Of the entries below, return only those lines from the line with "export PLATFORM = sky130hd" to the line with "File: constraint.sdc", exactly, both included.

━━━━

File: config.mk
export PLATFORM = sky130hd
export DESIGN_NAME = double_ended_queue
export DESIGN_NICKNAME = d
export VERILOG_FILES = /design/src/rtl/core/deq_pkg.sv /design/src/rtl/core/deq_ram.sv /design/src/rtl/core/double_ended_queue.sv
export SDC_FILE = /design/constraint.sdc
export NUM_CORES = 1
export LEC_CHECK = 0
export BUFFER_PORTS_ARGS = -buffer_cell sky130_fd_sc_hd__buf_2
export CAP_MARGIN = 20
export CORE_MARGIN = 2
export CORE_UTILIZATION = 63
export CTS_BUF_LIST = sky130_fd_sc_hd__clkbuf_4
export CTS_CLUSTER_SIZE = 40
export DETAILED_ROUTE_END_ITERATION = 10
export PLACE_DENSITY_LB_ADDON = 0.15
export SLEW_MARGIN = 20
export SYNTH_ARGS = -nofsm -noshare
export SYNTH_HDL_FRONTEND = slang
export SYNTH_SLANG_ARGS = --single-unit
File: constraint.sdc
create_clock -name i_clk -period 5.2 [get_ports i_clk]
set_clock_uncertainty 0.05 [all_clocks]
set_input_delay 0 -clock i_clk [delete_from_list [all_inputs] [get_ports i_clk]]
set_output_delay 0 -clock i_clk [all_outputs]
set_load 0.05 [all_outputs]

━━━━

- Reply to the exercise -
export PLATFORM = sky130hd
export DESIGN_NAME = double_ended_queue
export DESIGN_NICKNAME = d
export VERILOG_FILES = /design/src/rtl/core/deq_pkg.sv /design/src/rtl/core/deq_ram.sv /design/src/rtl/core/double_ended_queue.sv
export SDC_FILE = /design/constraint.sdc
export NUM_CORES = 1
export LEC_CHECK = 0
export BUFFER_PORTS_ARGS = -buffer_cell sky130_fd_sc_hd__buf_2
export CAP_MARGIN = 20
export CORE_MARGIN = 2
export CORE_UTILIZATION = 63
export CTS_BUF_LIST = sky130_fd_sc_hd__clkbuf_4
export CTS_CLUSTER_SIZE = 40
export DETAILED_ROUTE_END_ITERATION = 10
export PLACE_DENSITY_LB_ADDON = 0.15
export SLEW_MARGIN = 20
export SYNTH_ARGS = -nofsm -noshare
export SYNTH_HDL_FRONTEND = slang
export SYNTH_SLANG_ARGS = --single-unit
File: constraint.sdc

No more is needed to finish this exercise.